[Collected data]
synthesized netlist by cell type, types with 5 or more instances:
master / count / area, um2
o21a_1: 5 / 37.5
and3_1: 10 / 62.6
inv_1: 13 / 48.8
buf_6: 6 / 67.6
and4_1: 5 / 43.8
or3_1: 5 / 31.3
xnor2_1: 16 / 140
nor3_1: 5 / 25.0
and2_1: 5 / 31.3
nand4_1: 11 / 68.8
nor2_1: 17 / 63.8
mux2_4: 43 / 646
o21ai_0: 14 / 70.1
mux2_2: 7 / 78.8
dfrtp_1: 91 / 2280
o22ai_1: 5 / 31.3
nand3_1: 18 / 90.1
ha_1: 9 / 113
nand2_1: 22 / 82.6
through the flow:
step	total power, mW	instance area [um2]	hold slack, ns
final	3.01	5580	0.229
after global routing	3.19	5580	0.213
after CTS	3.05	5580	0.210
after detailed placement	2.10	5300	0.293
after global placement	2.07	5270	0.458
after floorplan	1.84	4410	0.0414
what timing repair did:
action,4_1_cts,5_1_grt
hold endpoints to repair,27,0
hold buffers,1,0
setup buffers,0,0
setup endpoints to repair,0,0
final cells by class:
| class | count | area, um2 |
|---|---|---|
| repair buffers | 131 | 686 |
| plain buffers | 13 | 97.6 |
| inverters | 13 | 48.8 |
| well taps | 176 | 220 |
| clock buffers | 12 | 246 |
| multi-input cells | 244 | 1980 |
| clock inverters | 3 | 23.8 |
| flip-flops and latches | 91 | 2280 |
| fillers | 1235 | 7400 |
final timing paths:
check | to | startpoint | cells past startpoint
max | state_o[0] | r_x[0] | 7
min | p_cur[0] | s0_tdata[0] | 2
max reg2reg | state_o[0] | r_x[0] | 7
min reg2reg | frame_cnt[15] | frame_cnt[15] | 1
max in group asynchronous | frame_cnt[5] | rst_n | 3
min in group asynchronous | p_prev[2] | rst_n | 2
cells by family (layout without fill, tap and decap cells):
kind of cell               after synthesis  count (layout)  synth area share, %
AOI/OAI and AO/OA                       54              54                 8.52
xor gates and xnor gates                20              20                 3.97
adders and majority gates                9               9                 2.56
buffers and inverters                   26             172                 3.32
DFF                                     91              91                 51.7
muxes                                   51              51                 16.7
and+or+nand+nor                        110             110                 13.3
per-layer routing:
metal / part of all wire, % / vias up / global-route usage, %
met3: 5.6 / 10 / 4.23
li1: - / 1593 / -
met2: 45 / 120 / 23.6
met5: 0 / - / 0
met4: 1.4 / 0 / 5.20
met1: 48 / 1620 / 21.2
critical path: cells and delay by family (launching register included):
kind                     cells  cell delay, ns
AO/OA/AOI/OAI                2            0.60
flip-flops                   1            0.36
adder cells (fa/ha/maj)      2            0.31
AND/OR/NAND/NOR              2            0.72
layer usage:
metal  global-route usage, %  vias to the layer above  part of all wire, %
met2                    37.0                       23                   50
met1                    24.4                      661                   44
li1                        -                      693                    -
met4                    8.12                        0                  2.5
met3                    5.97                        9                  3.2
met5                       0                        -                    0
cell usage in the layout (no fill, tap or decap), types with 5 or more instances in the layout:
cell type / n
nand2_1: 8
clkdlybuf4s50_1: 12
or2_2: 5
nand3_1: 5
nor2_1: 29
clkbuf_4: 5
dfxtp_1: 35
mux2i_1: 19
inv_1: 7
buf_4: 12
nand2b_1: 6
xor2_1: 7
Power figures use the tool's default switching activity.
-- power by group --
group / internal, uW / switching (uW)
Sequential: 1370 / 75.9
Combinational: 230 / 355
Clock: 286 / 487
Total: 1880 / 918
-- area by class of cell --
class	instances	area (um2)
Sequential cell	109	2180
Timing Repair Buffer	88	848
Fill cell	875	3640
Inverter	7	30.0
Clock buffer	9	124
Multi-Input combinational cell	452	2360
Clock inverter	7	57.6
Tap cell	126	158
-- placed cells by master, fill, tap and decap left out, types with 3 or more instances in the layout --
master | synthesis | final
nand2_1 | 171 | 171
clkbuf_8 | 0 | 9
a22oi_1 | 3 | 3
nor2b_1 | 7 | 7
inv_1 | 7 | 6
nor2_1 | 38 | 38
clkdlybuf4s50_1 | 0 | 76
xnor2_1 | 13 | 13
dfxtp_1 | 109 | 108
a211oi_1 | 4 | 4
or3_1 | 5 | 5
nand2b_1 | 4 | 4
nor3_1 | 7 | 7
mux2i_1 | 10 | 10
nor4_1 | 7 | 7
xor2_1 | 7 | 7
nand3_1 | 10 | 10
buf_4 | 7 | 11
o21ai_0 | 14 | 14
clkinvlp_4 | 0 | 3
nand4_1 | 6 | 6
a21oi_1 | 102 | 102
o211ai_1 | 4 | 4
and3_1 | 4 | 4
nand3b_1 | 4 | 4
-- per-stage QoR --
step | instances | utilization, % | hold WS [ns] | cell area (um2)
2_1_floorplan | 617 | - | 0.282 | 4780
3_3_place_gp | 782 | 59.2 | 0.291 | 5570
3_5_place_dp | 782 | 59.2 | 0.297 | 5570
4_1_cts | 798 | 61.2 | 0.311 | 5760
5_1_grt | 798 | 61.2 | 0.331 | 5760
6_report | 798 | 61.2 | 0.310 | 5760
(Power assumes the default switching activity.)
File: config.mk
export PLATFORM = sky130hd
export DESIGN_NAME = beat_sequencer_flat
export DESIGN_NICKNAME = d
export VERILOG_FILES = /design/src/rtl/beat_sequencer_if.sv /design/src/rtl/beat_sequencer.sv /design/src/flat_wrapper.sv
export SDC_FILE = /design/constraint.sdc
export NUM_CORES = 1
export LEC_CHECK = 0
export ABC_AREA = 1
export CAP_MARGIN = 25
export CORE_ASPECT_RATIO = 1.4
export CORE_UTILIZATION = 35
export CTS_CLUSTER_SIZE = 14
export DETAILED_ROUTE_END_ITERATION = 8
export PLACE_DENSITY = 0.56
export SLEW_MARGIN = 10
export SYNTH_ARGS = -nofsm -noshare
export SYNTH_HDL_FRONTEND = slang
export SYNTH_SLANG_ARGS = --single-unit
File: constraint.sdc
create_clock -name T3 -period 4.8 [get_ports T3]
set_clock_uncertainty 0.2 [all_clocks]
set_input_delay 1.2 -clock T3 [delete_from_list [all_inputs] [get_ports T3]]
set_output_delay 1.2 -clock T3 [all_outputs]
set_load 0.005 [all_outputs]
File: src/rtl/beat_sequencer_if.sv
`default_nettype none
// +--------------------------------------------------------------------+
// | Module      : beat_sequencer_if                                    |
// | Description : Console/controller handshake bundle for the beat     |
// |               sequencer (requests in, beats and status out).       |
// | Revision    : 1.0  initial release                                 |
// +--------------------------------------------------------------------+
interface beat_sequencer_if #(
  parameter int CNT_W = 16
);
  logic             START;
  logic             STEP_MODE;
  logic             SHORT;
  logic             LONG;
  logic             STOP;
  logic [3:1]       W;
  logic             RUN;
  logic             CYC_END;
  logic [CNT_W-1:0] CYC_CNT;
  logic             TIMEOUT;

  // Console / controller side: drives requests, observes beats.
  modport master (
    output START, STEP_MODE, SHORT, LONG, STOP,
    input  W, RUN, CYC_END, CYC_CNT, TIMEOUT
  );

  // Sequencer side.
  modport slave (
    input  START, STEP_MODE, SHORT, LONG, STOP,
    output W, RUN, CYC_END, CYC_CNT, TIMEOUT
  );
endinterface
`default_nettype wire

File: src/rtl/beat_sequencer.sv
`default_nettype none
// +--------------------------------------------------------------------+
// | Module      : beat_sequencer                                       |
// | Description : W[3:1] beat generator with run/halt control, single  |
// |               step, machine-cycle counter and optional watchdog.   |
// |               All state advances on the falling edge of T3.        |
// | Revision    : 1.0  initial release                                 |
// +--------------------------------------------------------------------+
module beat_sequencer #(
  parameter int          CNT_W      = 16,
  parameter int unsigned MAX_CYCLES = 0
) (
  input  wire logic           T3,
  input  wire logic           CLR,
  beat_sequencer_if.slave     bus
);

  // Run/halt state, legacy-style one-bit encoding.
  localparam logic [0:0] c_idle = 1'b0;
  localparam logic [0:0] c_run  = 1'b1;

  // Watchdog limit; an out-of-range limit can never be reached by the
  // counter, so the watchdog is simply left disabled in that case.
  localparam logic [63:0]      c_cnt_max = (64'd1 << CNT_W) - 64'd1;
  localparam logic [63:0]      c_max_64  = 64'(MAX_CYCLES);
  localparam logic             c_wd_en   = (c_max_64 != 64'd0) && (c_max_64 <= c_cnt_max);
  localparam logic [CNT_W-1:0] c_wd_lim  = c_max_64[CNT_W-1:0];

  logic [0:0]       r_state;
  logic [3:1]       r_w;
  logic [CNT_W-1:0] r_cnt;
  logic             r_timeout;
  logic             r_start_d;

  logic             w_go;
  logic             w_cyc_end;
  logic [CNT_W-1:0] w_cnt_inc;
  logic             w_wd_hit;
  logic             w_halt;

  // Launch edge, final-beat detection, counter increment and halt terms.
  always_comb begin
    w_go      = bus.START & ~r_start_d;
    w_cyc_end = (r_state == c_run) &
                ((r_w[1] & bus.SHORT) | (r_w[2] & ~bus.LONG) | r_w[3]);
    w_cnt_inc = r_cnt + CNT_W'(1);
    w_wd_hit  = c_wd_en & (w_cnt_inc == c_wd_lim);
    w_halt    = bus.STOP | bus.STEP_MODE | w_wd_hit;
  end

  // Beat sequencing, run control, cycle counting and watchdog flag.
  always_ff @(negedge T3 or negedge CLR) begin
    if (!CLR) begin
      r_state   <= c_idle;
      r_w       <= 3'b001;
      r_cnt     <= '0;
      r_timeout <= 1'b0;
      r_start_d <= 1'b0;
    end else begin
      r_start_d <= bus.START;
      case (r_state)
        c_idle: begin
          // Requests are ignored while idle; only a fresh START launches.
          if (w_go) begin
            r_state   <= c_run;
            r_cnt     <= '0;
            r_timeout <= 1'b0;
            r_w       <= 3'b001;
          end
        end
        c_run: begin
          if (w_cyc_end) begin
            // Halt requests only act here, so a cycle is never truncated.
            r_w   <= 3'b001;
            r_cnt <= w_cnt_inc;
            if (w_halt) begin
              r_state <= c_idle;
            end
            if (w_wd_hit) begin
              r_timeout <= 1'b1;
            end
          end else begin
            // Not final: W1 -> W2 or W2 -> W3.
            r_w <= {r_w[2], r_w[1], 1'b0};
          end
        end
        default: begin
          r_state <= c_idle;
          r_w     <= 3'b001;
        end
      endcase
    end
  end

  assign bus.W       = r_w;
  assign bus.RUN     = (r_state == c_run);
  assign bus.CYC_END = w_cyc_end;
  assign bus.CYC_CNT = r_cnt;
  assign bus.TIMEOUT = r_timeout;

endmodule
`default_nettype wire

File: src/flat_wrapper.sv
// flat-port wrapper written by rule: the top's interface ports become plain ports
module beat_sequencer_flat 
#(
  parameter int          CNT_W      = 16,
  parameter int unsigned MAX_CYCLES = 0
)
  (T3, CLR, bus_START, bus_STEP_MODE, bus_SHORT, bus_LONG, bus_STOP, bus_W, bus_RUN, bus_CYC_END, bus_CYC_CNT, bus_TIMEOUT);
  beat_sequencer_if #(.CNT_W(CNT_W)) bus_i ();
  input  wire logic T3;
  input  wire logic CLR;
  input wire logic [$bits(bus_i.START)-1:0] bus_START;
  input wire logic [$bits(bus_i.STEP_MODE)-1:0] bus_STEP_MODE;
  input wire logic [$bits(bus_i.SHORT)-1:0] bus_SHORT;
  input wire logic [$bits(bus_i.LONG)-1:0] bus_LONG;
  input wire logic [$bits(bus_i.STOP)-1:0] bus_STOP;
  output wire logic [$bits(bus_i.W)-1:0] bus_W;
  output wire logic [$bits(bus_i.RUN)-1:0] bus_RUN;
  output wire logic [$bits(bus_i.CYC_END)-1:0] bus_CYC_END;
  output wire logic [$bits(bus_i.CYC_CNT)-1:0] bus_CYC_CNT;
  output wire logic [$bits(bus_i.TIMEOUT)-1:0] bus_TIMEOUT;
  assign bus_i.START = bus_START;
  assign bus_i.STEP_MODE = bus_STEP_MODE;
  assign bus_i.SHORT = bus_SHORT;
  assign bus_i.LONG = bus_LONG;
  assign bus_i.STOP = bus_STOP;
  assign bus_W = bus_i.W;
  assign bus_RUN = bus_i.RUN;
  assign bus_CYC_END = bus_i.CYC_END;
  assign bus_CYC_CNT = bus_i.CYC_CNT;
  assign bus_TIMEOUT = bus_i.TIMEOUT;
  beat_sequencer #(.CNT_W(CNT_W), .MAX_CYCLES(MAX_CYCLES)) u_core (.T3(T3), .CLR(CLR), .bus(bus_i));
endmodule
Word level (Yosys, flattened, before mapping)
Cells that the tools add are included.
{"block": "totals", "output_inout_bits": 22, "input_bits": 7, "regBits": 22, "word_cells": 32}
{"block": "op_classes", "add_sub_neg": 1, "n_mux": 12, "bitwise": 10, "n_eq_ne": 2, "n_reduce_logical": 2}
{"operator": "$mux W16", "n": 2}
{"operator": "$pmux W16 S2", "n": 1}
{"operator": "$add A16 B1 Y16 const B", "n": 1}
{"operator": "$mux W3", "n": 2}
{"operator": "$pmux W3 S2", "n": 1}
{"operator": "$mux W1", "n": 5}
{"operator": "$and A1 B1 Y1", "n": 4}
{"operator": "$reduce_and A2 Y1", "n": 2}
{"operator": "$not A1 Y1", "n": 3}
{"operator": "$or A1 B1 Y1", "n": 3}
{"operator": "$ne A2 B1 Y1 const B", "n": 1}
{"operator": "$ne A2 B2 Y1 const B", "n": 1}
{"operator": "$pmux W1 S2", "n": 1}

Longest topological paths before layout
Gate-level depths: netlist of run 1.
{"block": "logic_depth", "depth_word": 7, "depth_mapped": 8, "depth_no_buf": 8}

==> results.txt, run 1 <==
outcome: finished, violations left
Int Pwr: 0.5322 mW
leakage power: 1.032 nW
HPWL after DPL: 2164 um
r2r setup slk: 2.93 ns
Hold/Removal Path Class: reg -> reg
Synth cell types: 27
total wire length: 3307 um
initial DRC count: 26
crit path from: bus_SHORT
crit start category: input port
first-pass GRT wire length: 5209 um
post-synthesis instance total: 158
IO Count: 29
Clock Latency Late Sink: 0.33 ns
Vias/cell: 4.752
TritonRoute pass-1 iters: 4
largest net degree at the start of global routing: 15
RePlAce Congestion: 0.8034
DRC viols: 0
vias in the first global route: 1258
Hold Crit Endpoint: u_core.bus.CYC_CNT[0]
Die Width: 51.41 um
Mapped Area: 1196 um2
failing checks: setup timing
Reg power frac: 26.2%
Slew Limit Fails: 0
CTS tree: built
min-delay src: u_core.bus.CYC_CNT[0]
Fill cells: 329
grt ovf: 0
n_diodes: 0
number of synthesized register bits: 21
CP max FO: 6
switch share: 39.91%
worst reg2reg startpoint: u_core.bus.CYC_CNT[0]
share of layout cells above drive strength 1: 35.24%
Syn Nets: 166
unrepaired setup endpoints after global routing: yes
synthesis-to-finish area growth: 64.23%
Avg WL per Cell: 12.43 um
Clk pwr share: 14.1%
Initial Utilization: 37.58%
Setup crit end kind: flip-flop
final net count: 236
Max-Cap Viols: 0
Clock Tree Buf Depth: 2
clock slew at reported path FFs: 0.06 ns
vias post-DR: 1264
Worst Path Required: 2.33 ns
core area: 3183 um2
Worst VDD drop: 219.1 uV
Warnings, synthesis: 0
final setup fails: 19
height of the chip: 71.17 um
Critical Path AT: 2.55 ns
clk root buf: clkbuf_8
power density over the cells: 450.8 nW/um2
# clock sinks: 21
H-tree levels: 1
Final Hold Fails: 0
buffers added on ports: 27
initial antenna violation count: 0
top-area cell type share of the netlist area: 41.84%
total power: 0.8856 mW
top cells by area, synth: dfrtn_1, nand2_1, nor2_1, inv_1, nand3_1
leading area contributor after synthesis: dfrtn_1
placement row count: 24
hold depth: 2
Syn Area/Cell: 7.571 um2
Psw: 0.3535 mW
Routed Antenna Nets: 0
register area share after synthesis: 44.04%
setup TNS: -2.932 ns
CTS Buf Count: 3
pre-CTS setup slack: -0.4165 ns
worst r2r path cells: 9
R2R Path End: u_core.bus.CYC_CNT[12]
GR Util All Layers: 18.77%
setup ws final: -0.2210 ns
combinational power share: 59.7%
die area: 3658 um2
Setup CP Type: in -> reg
## cells in the final DEF (no fill, tap or decap), drive strengths merged, types with 2 or more instances in the layout
master          n
a21oi           7
buf            39
clkbuf          5
clkdlybuf4s50   5
dfrtn          20
dlygate4sd2    18
inv            22
nand2          50
nand3          14
nand4           2
nor2           29
o21ai           7
## kinds of logic after synthesis
group                      synth area share [%]
xor gates and xnor gates                 0.7324
other                                    0.3135
and+or+nand+nor                           35.36
adders and majority gates                 1.046
buffers and inverters                     9.832
AOI/OAI and AO/OA                         8.682
DFF                                       44.04
## synthesized netlist by cell type, drive strengths merged
| master | number |
|---|---|
| a21oi | 7 |
| a22oi | 1 |
| buf | 3 |
| conb | 1 |
| dfrtn | 20 |
| dfstp | 1 |
| ha | 1 |
| inv | 21 |
| nand2 | 47 |
| nand3 | 14 |
| nand4 | 2 |
| nor2 | 29 |
| o211ai | 1 |
| o21ai | 7 |
| o21bai | 1 |
| o22ai | 1 |
| xnor2 | 1 |
## power by group through the flow
stage	clock, mW	sequential, mW	combinational, mW
4_1_cts	0.127	0.231	0.404
3_3_place_gp	0.00261	0.233	0.341
5_1_grt	0.137	0.235	0.569
6_report	0.125	0.232	0.528
2_1_floorplan	0.00261	0.250	0.167
3_5_place_dp	0.00261	0.235	0.348
## flip-flops by register name (all words and copies together), names as in the netlist
register and count:
u_core.bus.W 3, u_core.r_start_d 1, u_core.bus.CYC_CNT 16, u_core.bus.RUN 1
## layer usage
metal  wire [um]  GRT usage [%]  up-vias
li1            -              -      637
met1        1286          20.43      594
met2        1865          35.50       26
met3         102          2.796        7
met4          53          6.306        0
met5           0              0        -
## per-stage QoR
step           cell area, um2  hold slack, ns  util, %  instances
5_1_grt                  1964          0.3697    61.71        266
3_5_place_dp             1677          0.2887    52.67        247
6_report                 1964          0.3192    61.71        266
4_1_cts                  1813          0.3313    56.96        261
2_1_floorplan            1196          0.2304        -        158
3_3_place_gp             1677          0.2849    52.67        247
## worst max-delay path: stages
cell and delay (ns):
clkdlybuf4s50_1 0.49, nand2_2 0.08, nand3_4 0.07, nand2_4 0.06, buf_4 0.14, buf_12 0.14
buf_12 0.12, nand2_8 0.08, inv_4 0.06, nand2_1 0.06, nand2_1 0.05
## cell type report
class	count	area, um2	share of cell area (%)
repair buffers	65	564.3	28.73
inverters	20	82.58	4.204
well taps	39	48.80	2.484
multi-input cells	116	693.2	35.29
clock buffers	3	41.29	2.102
clock inverters	2	7.507	0.3822
flip-flops and latches	21	526.8	26.82
## worst max path at each step
stage | end | slack (ns)
2_1_floorplan | bus_CYC_END | 0.09
3_3_place_gp | u_core.bus.CYC_CNT[8] | -0.39
3_5_place_dp | u_core.bus.CYC_CNT[8] | -0.42
4_1_cts | bus_CYC_END | -0.23
5_1_grt | u_core.bus.CYC_CNT[1] | -0.27
6_report | u_core.bus.CYC_CNT[1] | -0.22
## timing repair
action                                  in CTS  in global routing
hold buffers                                 0                  0
cloned                                       2                  1
pin swaps                                    3                  2
buffers inserted                             8                  4
endpoints found under the setup margin      36                 21
resized for setup                           38                 25
Power figures use the tool's default switching activity.
==> inputs of run 2 (changes only) <==
--- a/config.mk
+++ b/config.mk
@@ -6,9 +6,10 @@
 export NUM_CORES = 1
 export LEC_CHECK = 0
 export ABC_AREA = 1
-export CAP_MARGIN = 25
+export CAP_MARGIN = 20
 export CORE_ASPECT_RATIO = 1.4
 export CORE_UTILIZATION = 35
+export CTS_BUF_LIST = sky130_fd_sc_hd__clkbuf_2
 export CTS_CLUSTER_SIZE = 14
 export DETAILED_ROUTE_END_ITERATION = 8
 export PLACE_DENSITY = 0.56
==> run 2 against run 1 <==
  * The flow still finishes with violations (setup timing)
  * Global-route usage is 0.12 points lower
  * Core utilization is 1.6 points lower
  * Largest power group unchanged
  * Worst setup slack worse by 0.067 ns
  * Highest routed layer unchanged
  * Wire length is 1.4% lower
  * Final area is 2.6% lower
  * Critical endpoint is now bus_CYC_END
  * Combinational power is 4.0% lower
  * Critical path depth is 6 lower
  * Count of clock-buffer cells in the layout stayed put
  * Clock power is 34% lower
  * First-iteration DRC count is 27% higher
==> results.txt, run 2 (same netlist as run 1, synthesis figures left out) <==
core area: 3183 um2
CTS tree: built
total power: 0.8214 mW
height of the chip: 71.17 um
Hold/Removal Path Class: reg -> reg
RePlAce Congestion: 0.8034
# placed instances: 247
Fill cells: 315
Avg WL per Cell: 11.90 um
clock slew at reported path FFs: 0.14 ns
Post-Layout Cell Count: 274
final setup fails: 17
Clock Latency Late Sink: 0.39 ns
IO Count: 29
HPWL after DPL: 2164 um
CP max FO: 2
setup TNS: -1.521 ns
Initial Utilization: 37.58%
first-pass GRT wire length: 5126 um
Final Hold Fails: 0
failing checks: setup timing
total wire length: 3260 um
unrepaired setup endpoints after global routing: yes
hold_ws: 0.3523 ns
synthesis-to-finish area growth: 59.94%
Vias/cell: 4.701
Routed Antenna Nets: 0
placement row count: 24
Slew Limit Fails: 0
GR Util All Layers: 18.65%
leakage power: 0.9888 nW
outcome: finished, violations left
initial antenna violation count: 0
n_diodes: 0
vias post-DR: 1288
pre-CTS setup slack: -0.4165 ns
Worst Path Required: 3.40 ns
Setup crit end kind: primary output
clk root buf: clkbuf_2
buffers added on ports: 27
power density over the cells: 429.4 nW/um2
Critical Path AT: 3.69 ns
setup ws final: -0.2881 ns
initial DRC count: 33
Clock Tree Buf Depth: 2
Setup CP Type: reg -> out
Max-Cap Viols: 0
TritonRoute pass-1 iters: 4
final net count: 244
CTS hold repair buffers: 0
largest net degree at the start of global routing: 15
CTS Buf Count: 3
max FFs per register: 16
Die Width: 51.41 um
# clock sinks: 21
share of layout cells above drive strength 1: 41.70%
H-tree levels: 1
DRC viols: 0
crit start category: flip-flop
die area: 3658 um2
grt ovf: 0
commonest non-fill, non-tap cells in the layout: nand2_1, buf_4, nor2_1
vias in the first global route: 1272
Worst VDD drop: 259.3 uV
==> run 2: cell types whose count changed in the layout (fill, tap and decap cells not counted), moves of 2 or more <==
| cell | before | now |
|---|---|---|
| a21oi_2 | 6 | 3 |
| buf_12 | 3 | 1 |
| buf_4 | 33 | 41 |
| clkdlybuf4s15_1 | 0 | 2 |
| a21oi_1 | 1 | 4 |
| clkbuf_2 | 2 | 17 |
| buf_6 | 2 | 6 |
| clkbuf_8 | 3 | 0 |
| dlygate4sd2_1 | 18 | 1 |
| nand2_4 | 3 | 0 |
==> run 2: worst paths after layout <==
kind,start,to,slack [ns],cells past startpoint
max,u_core.bus.W[1],bus_CYC_END,-0.29,5
min,u_core.bus.CYC_CNT[1],u_core.bus.CYC_CNT[1],0.35,3
max reg2reg,u_core.bus.CYC_CNT[0],u_core.bus.CYC_CNT[12],2.94,10
min reg2reg,u_core.bus.CYC_CNT[1],u_core.bus.CYC_CNT[1],0.35,3
max in group asynchronous,CLR,u_core.bus.W[1],0.87,2
min in group asynchronous,CLR,u_core.bus.RUN,3.25,2
==> run 2: timing repair <==
action / 4_1_cts / 5_1_grt
endpoints found under the hold margin: 0 / 0
pin swaps: 3 / 3
gates cloned: 1 / 2
buffers inserted: 10 / 10
setup endpoints to repair: 28 / 30
gates resized for setup: 50 / 45
==> run 2: power by group <==
group,internal [mW],switching [mW],total [mW]
Combinational,0.251,0.256,0.507
Sequential,0.215,0.0166,0.232
Clock,0.0192,0.0627,0.0819
==> run 2: through the flow <==
stage	utilization, %	instance area [um2]
after CTS	56.33	1793
after global placement	52.67	1677
after global routing	60.10	1913
after floorplan	-	1196
after detailed placement	52.67	1677
final	60.10	1913
==> run 2: critical path, stage by stage (launching register included) <==
cell     delay (ns)
dfstp_2        0.53
nand2_2        0.05
nand3_2        0.07
nand2_2        0.07
inv_2          0.06
buf_2          0.10
==> run 2: routing by layer <==
layer | wire, um | part of all wire (%) | track usage (%) | vias up
met5 | 0 | 0 | 0 | -
met4 | 53 | 1.6 | 8.709 | 0
met3 | 102 | 3.1 | 2.151 | 5
met2 | 1827 | 56 | 34.78 | 24
met1 | 1277 | 39 | 20.05 | 602
li1 | - | - | - | 657
==> run 2: final cells by class <==
type	count	area, um2	area share, %
multi-input cells	116	666.9	34.86
repair buffers	73	565.5	29.56
flip-flops and latches	21	526.8	27.53
inverters	20	82.58	4.317
well taps	39	48.80	2.551
clock buffers	3	15.01	0.7848
clock inverters	2	7.507	0.3924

(Work to complete) All lines above that contain the word "family" are to be copied.

(Response to the task)
cells by family (layout without fill, tap and decap cells):
critical path: cells and delay by family (launching register included):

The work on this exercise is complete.